### What needs to be done:
Exactly the lines below from the one with "export DETAILED_ROUTE_END_ITERATION = 10" up to and including the one with "table entry fields" make up the answer, with nothing else added.

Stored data

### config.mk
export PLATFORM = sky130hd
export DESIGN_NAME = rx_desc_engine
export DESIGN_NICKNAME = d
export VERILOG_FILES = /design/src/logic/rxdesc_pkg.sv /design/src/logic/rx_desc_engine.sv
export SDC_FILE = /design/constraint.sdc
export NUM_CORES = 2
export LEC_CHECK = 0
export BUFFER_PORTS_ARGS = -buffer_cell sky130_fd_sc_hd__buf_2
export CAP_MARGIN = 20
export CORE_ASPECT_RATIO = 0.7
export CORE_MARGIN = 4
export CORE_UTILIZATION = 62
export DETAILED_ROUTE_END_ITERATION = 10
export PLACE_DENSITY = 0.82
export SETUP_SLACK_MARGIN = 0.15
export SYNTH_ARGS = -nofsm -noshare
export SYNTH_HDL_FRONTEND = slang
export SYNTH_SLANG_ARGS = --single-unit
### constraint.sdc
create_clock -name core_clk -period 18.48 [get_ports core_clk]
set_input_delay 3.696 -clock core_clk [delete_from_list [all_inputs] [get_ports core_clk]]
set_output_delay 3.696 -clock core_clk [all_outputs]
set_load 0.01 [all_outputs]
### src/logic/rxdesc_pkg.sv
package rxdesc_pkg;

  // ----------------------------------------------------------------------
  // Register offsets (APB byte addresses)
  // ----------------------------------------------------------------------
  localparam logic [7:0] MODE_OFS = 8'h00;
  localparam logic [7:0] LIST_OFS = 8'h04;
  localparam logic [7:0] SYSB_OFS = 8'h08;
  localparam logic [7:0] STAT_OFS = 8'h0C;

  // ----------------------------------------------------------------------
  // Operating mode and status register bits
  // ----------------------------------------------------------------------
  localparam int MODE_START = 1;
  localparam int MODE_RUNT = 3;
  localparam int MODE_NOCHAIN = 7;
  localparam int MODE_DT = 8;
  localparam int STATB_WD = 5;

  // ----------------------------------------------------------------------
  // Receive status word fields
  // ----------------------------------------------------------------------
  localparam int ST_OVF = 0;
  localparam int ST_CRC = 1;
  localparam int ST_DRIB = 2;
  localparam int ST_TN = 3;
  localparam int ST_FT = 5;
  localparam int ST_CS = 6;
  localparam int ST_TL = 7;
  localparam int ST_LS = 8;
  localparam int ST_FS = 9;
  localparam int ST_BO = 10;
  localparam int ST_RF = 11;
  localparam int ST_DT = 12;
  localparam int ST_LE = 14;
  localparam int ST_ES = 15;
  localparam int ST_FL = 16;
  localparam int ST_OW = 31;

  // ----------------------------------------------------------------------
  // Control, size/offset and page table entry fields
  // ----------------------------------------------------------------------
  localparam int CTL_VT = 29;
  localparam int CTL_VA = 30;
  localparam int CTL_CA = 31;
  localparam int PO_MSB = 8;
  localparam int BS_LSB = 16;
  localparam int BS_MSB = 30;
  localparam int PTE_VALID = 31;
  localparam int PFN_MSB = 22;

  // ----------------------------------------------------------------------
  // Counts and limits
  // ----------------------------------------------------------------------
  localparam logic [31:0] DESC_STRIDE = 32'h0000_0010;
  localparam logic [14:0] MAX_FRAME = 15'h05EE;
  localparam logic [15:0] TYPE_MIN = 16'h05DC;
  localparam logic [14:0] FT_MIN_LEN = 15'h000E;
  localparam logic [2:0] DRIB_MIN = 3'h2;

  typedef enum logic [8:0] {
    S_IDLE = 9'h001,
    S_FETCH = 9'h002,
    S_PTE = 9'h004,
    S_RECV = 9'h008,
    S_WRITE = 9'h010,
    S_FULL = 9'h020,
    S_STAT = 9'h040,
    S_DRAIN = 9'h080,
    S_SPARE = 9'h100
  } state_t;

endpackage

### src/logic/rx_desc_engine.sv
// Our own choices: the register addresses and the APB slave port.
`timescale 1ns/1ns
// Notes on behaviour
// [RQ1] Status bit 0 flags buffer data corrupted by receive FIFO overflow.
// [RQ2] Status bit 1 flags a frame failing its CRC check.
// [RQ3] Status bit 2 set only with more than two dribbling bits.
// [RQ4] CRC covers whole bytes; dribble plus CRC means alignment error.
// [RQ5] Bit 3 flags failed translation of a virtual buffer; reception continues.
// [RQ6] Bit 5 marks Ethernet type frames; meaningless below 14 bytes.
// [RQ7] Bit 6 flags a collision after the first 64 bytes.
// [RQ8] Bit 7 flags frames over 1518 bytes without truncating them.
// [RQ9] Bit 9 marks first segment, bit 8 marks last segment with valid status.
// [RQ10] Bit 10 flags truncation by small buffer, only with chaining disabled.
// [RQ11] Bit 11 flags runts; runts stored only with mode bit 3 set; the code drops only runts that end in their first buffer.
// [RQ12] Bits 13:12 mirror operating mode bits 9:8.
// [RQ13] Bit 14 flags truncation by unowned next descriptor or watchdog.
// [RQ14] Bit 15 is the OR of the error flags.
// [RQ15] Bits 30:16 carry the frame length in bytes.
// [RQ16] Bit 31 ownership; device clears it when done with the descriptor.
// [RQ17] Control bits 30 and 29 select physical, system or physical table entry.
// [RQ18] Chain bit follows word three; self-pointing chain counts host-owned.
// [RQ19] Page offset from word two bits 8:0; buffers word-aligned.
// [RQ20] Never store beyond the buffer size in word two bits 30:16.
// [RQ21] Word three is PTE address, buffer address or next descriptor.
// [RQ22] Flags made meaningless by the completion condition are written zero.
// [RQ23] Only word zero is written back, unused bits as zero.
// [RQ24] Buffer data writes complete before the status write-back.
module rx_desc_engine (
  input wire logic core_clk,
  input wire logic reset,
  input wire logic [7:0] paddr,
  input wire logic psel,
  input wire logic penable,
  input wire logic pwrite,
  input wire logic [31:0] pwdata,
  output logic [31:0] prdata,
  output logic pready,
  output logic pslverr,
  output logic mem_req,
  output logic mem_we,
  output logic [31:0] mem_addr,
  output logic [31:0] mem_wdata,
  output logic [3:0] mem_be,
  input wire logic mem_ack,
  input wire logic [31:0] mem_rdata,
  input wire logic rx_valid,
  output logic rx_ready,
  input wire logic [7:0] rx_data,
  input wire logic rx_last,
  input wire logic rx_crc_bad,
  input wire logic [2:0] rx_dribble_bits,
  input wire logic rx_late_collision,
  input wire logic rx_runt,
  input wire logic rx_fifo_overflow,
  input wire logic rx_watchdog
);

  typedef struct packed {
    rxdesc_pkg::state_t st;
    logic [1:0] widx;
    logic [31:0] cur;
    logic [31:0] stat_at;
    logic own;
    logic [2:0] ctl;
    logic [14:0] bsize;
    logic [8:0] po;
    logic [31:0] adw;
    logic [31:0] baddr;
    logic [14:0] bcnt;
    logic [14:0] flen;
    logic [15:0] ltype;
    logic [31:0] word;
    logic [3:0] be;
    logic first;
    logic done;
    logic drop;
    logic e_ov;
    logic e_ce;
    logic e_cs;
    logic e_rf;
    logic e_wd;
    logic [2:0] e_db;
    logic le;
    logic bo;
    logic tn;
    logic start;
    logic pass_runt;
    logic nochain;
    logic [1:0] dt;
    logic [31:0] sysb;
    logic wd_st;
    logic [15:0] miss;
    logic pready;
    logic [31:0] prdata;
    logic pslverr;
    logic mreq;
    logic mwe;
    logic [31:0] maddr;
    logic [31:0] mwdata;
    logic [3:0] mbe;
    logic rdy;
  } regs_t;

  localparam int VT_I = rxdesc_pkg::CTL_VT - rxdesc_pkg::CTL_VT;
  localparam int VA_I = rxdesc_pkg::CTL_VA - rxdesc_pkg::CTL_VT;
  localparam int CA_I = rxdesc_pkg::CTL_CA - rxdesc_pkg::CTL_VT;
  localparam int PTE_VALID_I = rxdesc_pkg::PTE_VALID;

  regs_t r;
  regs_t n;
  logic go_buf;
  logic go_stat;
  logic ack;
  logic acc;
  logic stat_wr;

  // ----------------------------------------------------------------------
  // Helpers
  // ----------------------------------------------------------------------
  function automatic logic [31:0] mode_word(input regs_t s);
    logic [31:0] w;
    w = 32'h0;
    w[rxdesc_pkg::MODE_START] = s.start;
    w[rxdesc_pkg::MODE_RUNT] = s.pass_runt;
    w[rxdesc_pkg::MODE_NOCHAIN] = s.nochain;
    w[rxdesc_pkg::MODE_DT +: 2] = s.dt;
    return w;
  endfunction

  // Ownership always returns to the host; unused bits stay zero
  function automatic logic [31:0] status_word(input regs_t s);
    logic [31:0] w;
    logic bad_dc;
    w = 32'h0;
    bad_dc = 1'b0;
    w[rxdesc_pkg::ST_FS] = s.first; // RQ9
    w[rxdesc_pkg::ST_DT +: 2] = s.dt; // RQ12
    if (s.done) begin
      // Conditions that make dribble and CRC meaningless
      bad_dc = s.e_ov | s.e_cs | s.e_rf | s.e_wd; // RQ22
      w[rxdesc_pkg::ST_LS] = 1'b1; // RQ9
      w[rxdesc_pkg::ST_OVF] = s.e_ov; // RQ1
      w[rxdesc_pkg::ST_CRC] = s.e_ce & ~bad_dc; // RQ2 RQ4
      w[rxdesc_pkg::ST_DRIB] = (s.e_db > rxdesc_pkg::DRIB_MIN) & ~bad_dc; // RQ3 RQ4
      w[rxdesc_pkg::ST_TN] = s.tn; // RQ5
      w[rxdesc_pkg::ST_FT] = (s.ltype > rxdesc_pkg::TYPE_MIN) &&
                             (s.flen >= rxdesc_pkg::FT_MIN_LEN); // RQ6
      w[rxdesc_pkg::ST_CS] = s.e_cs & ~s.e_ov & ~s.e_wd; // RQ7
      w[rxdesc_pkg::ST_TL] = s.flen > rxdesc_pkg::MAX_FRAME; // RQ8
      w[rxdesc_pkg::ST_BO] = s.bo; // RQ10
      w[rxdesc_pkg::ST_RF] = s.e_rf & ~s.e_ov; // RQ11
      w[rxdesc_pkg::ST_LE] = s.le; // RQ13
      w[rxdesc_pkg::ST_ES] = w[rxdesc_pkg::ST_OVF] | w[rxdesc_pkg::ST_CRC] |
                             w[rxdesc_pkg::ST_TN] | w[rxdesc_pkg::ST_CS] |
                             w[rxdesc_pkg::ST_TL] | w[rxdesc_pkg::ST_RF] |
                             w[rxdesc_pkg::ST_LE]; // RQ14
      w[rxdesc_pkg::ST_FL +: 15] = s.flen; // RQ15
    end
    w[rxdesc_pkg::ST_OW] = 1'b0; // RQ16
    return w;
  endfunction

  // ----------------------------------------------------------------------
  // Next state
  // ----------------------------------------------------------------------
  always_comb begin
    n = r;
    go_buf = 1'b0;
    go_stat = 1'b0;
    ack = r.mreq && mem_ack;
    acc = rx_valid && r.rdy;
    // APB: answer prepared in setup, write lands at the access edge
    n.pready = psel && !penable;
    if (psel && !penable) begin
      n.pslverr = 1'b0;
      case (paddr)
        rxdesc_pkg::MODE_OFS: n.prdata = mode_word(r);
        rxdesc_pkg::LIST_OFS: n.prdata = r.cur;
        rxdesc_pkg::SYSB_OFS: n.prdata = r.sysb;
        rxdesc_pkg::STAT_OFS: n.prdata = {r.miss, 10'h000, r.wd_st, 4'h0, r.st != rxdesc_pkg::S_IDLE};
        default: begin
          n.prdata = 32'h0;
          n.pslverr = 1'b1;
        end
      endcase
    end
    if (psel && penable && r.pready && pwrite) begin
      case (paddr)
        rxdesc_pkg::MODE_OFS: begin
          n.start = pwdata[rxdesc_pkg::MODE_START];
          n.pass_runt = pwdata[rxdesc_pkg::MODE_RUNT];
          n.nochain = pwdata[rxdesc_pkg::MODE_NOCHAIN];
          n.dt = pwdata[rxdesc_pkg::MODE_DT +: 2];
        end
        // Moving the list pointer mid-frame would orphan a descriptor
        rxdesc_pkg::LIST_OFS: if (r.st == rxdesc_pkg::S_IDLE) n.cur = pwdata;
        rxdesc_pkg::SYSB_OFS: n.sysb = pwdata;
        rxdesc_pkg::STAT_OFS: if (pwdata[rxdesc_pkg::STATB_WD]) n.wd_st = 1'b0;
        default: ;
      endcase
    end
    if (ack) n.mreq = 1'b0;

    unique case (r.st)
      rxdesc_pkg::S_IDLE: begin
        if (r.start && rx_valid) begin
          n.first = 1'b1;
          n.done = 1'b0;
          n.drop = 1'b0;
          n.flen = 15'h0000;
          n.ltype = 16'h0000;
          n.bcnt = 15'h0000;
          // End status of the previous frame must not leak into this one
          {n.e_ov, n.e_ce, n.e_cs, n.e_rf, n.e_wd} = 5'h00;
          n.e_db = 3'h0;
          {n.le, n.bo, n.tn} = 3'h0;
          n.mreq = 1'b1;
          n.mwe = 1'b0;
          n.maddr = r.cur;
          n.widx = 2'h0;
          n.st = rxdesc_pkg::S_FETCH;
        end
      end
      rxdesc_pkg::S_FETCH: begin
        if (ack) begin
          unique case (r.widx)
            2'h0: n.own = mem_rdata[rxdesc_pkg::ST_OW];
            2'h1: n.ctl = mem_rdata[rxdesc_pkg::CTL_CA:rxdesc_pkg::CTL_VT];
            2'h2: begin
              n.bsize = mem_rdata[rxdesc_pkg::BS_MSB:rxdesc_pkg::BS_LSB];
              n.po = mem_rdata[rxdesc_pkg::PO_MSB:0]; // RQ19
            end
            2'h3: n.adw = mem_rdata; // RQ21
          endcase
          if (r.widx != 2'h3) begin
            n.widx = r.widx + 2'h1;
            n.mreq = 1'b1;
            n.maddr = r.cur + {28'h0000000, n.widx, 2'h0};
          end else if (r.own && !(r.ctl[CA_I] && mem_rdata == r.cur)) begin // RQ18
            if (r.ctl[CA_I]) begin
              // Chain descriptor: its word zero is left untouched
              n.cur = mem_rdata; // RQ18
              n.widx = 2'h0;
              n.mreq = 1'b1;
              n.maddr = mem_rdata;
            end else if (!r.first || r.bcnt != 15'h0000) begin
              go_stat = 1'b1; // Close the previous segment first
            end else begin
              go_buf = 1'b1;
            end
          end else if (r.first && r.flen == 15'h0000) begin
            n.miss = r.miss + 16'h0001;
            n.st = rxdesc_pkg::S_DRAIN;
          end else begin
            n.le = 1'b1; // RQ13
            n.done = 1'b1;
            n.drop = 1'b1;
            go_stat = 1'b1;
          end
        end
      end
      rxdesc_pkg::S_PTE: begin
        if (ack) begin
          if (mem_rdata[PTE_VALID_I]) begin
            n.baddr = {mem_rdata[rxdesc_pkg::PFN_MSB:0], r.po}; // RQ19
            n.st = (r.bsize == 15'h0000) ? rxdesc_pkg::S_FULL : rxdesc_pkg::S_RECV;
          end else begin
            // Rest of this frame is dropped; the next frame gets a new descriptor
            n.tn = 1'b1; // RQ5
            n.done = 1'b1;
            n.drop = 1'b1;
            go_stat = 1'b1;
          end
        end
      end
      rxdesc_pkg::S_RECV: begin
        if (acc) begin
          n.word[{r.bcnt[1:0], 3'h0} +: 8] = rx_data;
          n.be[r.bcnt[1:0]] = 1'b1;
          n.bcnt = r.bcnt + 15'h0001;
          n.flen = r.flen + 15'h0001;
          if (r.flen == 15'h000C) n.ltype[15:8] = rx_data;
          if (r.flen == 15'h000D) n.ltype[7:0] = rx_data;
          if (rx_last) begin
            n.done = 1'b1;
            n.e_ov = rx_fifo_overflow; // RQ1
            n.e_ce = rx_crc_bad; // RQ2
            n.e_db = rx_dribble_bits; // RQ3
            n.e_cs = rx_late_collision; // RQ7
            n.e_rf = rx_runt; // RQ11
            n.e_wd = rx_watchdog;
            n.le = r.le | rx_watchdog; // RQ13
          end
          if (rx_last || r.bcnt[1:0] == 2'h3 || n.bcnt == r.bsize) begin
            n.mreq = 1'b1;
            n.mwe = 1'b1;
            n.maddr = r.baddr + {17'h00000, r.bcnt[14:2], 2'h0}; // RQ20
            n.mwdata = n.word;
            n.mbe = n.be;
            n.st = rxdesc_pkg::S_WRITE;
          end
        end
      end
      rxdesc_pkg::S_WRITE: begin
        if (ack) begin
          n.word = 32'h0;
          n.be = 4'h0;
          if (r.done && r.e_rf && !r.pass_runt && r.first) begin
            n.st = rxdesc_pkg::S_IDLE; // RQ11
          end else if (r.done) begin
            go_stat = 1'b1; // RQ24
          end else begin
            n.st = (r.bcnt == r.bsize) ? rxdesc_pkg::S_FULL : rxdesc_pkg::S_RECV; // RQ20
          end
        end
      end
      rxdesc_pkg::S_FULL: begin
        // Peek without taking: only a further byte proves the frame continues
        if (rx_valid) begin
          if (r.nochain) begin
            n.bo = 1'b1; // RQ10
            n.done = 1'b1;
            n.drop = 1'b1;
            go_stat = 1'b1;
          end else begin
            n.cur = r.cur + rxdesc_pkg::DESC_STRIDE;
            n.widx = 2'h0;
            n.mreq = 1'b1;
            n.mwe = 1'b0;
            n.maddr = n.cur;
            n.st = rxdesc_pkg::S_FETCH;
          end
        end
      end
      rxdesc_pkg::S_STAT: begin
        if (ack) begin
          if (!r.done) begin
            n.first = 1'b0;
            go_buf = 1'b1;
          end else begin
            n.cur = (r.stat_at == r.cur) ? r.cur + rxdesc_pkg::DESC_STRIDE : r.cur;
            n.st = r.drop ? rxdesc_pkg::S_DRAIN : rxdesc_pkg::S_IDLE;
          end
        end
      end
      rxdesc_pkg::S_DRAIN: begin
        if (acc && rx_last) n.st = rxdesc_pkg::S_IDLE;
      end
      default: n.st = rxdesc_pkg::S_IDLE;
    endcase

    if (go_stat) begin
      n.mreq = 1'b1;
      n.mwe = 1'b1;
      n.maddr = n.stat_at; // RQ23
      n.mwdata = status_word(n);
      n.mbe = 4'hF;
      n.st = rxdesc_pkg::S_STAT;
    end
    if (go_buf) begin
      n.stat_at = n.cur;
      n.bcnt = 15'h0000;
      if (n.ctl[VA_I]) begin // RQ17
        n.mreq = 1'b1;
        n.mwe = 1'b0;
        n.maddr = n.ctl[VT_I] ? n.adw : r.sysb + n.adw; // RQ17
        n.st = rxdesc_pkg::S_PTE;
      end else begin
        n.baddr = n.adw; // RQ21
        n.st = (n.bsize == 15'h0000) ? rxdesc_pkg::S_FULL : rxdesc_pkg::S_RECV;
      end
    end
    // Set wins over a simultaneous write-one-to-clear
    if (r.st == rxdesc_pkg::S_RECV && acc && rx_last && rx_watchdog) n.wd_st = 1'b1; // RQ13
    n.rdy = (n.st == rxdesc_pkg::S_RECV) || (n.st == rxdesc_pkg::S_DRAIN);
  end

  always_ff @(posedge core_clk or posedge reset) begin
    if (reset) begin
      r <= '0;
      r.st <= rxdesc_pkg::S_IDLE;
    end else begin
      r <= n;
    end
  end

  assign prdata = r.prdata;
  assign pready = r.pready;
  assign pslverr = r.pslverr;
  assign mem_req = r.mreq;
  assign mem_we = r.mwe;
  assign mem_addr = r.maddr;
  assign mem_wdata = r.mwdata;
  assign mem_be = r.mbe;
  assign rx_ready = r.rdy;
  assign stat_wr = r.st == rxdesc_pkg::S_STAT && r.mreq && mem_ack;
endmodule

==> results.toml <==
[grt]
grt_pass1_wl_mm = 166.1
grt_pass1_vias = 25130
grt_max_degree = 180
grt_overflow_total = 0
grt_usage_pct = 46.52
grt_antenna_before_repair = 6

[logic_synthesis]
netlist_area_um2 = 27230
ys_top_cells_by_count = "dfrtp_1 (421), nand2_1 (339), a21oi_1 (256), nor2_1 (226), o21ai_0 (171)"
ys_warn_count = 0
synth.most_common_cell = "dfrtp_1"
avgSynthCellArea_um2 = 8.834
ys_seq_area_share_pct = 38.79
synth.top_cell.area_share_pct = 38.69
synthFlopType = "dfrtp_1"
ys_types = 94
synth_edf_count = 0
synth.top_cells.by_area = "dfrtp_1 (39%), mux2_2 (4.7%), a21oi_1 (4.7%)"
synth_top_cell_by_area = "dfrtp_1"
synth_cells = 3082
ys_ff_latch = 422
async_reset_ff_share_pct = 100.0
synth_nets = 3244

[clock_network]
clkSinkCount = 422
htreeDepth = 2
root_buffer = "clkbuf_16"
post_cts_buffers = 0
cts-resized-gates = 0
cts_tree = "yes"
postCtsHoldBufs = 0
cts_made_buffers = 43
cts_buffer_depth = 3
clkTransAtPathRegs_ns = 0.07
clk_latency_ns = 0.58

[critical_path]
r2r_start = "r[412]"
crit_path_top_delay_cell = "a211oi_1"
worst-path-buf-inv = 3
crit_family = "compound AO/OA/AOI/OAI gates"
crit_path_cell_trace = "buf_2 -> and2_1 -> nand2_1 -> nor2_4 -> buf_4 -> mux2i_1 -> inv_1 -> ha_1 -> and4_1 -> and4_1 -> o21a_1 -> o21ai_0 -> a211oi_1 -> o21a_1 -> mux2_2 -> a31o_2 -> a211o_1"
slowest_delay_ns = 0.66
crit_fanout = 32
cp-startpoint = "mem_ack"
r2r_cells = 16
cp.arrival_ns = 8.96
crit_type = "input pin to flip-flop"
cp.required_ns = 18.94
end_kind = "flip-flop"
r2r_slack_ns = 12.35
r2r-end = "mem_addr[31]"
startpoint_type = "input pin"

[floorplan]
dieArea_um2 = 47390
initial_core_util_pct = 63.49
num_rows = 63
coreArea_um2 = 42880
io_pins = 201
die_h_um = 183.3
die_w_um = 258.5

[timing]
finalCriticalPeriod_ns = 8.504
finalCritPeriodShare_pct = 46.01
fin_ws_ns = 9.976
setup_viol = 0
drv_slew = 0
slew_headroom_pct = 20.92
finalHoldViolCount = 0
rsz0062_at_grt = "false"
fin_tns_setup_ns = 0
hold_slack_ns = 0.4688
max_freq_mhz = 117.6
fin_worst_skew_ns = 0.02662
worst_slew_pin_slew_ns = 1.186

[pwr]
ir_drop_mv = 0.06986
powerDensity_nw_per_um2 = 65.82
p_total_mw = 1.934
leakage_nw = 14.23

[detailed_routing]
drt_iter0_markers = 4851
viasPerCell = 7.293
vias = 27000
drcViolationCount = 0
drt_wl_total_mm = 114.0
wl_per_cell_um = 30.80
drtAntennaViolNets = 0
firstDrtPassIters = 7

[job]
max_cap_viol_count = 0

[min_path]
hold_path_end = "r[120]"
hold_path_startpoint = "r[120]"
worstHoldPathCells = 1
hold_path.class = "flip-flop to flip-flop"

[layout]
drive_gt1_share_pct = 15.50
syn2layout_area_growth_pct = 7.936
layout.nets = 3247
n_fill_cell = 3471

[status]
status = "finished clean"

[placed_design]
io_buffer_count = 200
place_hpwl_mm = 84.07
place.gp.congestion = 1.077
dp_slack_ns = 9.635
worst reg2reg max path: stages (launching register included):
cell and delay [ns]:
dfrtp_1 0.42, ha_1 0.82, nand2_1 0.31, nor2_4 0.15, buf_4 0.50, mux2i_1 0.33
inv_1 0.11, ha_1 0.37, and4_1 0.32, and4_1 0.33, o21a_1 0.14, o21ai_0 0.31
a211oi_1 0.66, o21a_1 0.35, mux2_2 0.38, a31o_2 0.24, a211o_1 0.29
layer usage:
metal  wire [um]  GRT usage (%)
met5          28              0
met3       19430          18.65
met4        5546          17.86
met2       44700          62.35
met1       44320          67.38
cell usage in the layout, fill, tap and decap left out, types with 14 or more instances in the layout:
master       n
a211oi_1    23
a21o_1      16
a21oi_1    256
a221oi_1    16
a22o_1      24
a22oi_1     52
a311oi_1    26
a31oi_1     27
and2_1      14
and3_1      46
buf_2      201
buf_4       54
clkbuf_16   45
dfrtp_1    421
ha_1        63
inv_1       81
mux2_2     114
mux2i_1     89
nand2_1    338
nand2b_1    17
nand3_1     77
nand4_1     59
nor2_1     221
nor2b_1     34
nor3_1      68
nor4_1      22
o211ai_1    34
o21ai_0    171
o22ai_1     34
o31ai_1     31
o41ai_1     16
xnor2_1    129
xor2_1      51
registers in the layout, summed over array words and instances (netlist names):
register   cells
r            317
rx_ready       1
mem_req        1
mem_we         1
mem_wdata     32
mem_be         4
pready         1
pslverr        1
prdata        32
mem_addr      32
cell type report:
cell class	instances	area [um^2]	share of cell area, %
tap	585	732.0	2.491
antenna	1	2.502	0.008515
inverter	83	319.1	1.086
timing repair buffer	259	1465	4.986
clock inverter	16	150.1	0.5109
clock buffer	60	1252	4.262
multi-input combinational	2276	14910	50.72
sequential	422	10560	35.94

### Exercise output:
export DETAILED_ROUTE_END_ITERATION = 10
export PLACE_DENSITY = 0.82
export SETUP_SLACK_MARGIN = 0.15
export SYNTH_ARGS = -nofsm -noshare
export SYNTH_HDL_FRONTEND = slang
export SYNTH_SLANG_ARGS = --single-unit
### constraint.sdc
create_clock -name core_clk -period 18.48 [get_ports core_clk]
set_input_delay 3.696 -clock core_clk [delete_from_list [all_inputs] [get_ports core_clk]]
set_output_delay 3.696 -clock core_clk [all_outputs]
set_load 0.01 [all_outputs]
### src/logic/rxdesc_pkg.sv
package rxdesc_pkg;

  // ----------------------------------------------------------------------
  // Register offsets (APB byte addresses)
  // ----------------------------------------------------------------------
  localparam logic [7:0] MODE_OFS = 8'h00;
  localparam logic [7:0] LIST_OFS = 8'h04;
  localparam logic [7:0] SYSB_OFS = 8'h08;
  localparam logic [7:0] STAT_OFS = 8'h0C;

  // ----------------------------------------------------------------------
  // Operating mode and status register bits
  // ----------------------------------------------------------------------
  localparam int MODE_START = 1;
  localparam int MODE_RUNT = 3;
  localparam int MODE_NOCHAIN = 7;
  localparam int MODE_DT = 8;
  localparam int STATB_WD = 5;

  // ----------------------------------------------------------------------
  // Receive status word fields
  // ----------------------------------------------------------------------
  localparam int ST_OVF = 0;
  localparam int ST_CRC = 1;
  localparam int ST_DRIB = 2;
  localparam int ST_TN = 3;
  localparam int ST_FT = 5;
  localparam int ST_CS = 6;
  localparam int ST_TL = 7;
  localparam int ST_LS = 8;
  localparam int ST_FS = 9;
  localparam int ST_BO = 10;
  localparam int ST_RF = 11;
  localparam int ST_DT = 12;
  localparam int ST_LE = 14;
  localparam int ST_ES = 15;
  localparam int ST_FL = 16;
  localparam int ST_OW = 31;

  // ----------------------------------------------------------------------
  // Control, size/offset and page table entry fields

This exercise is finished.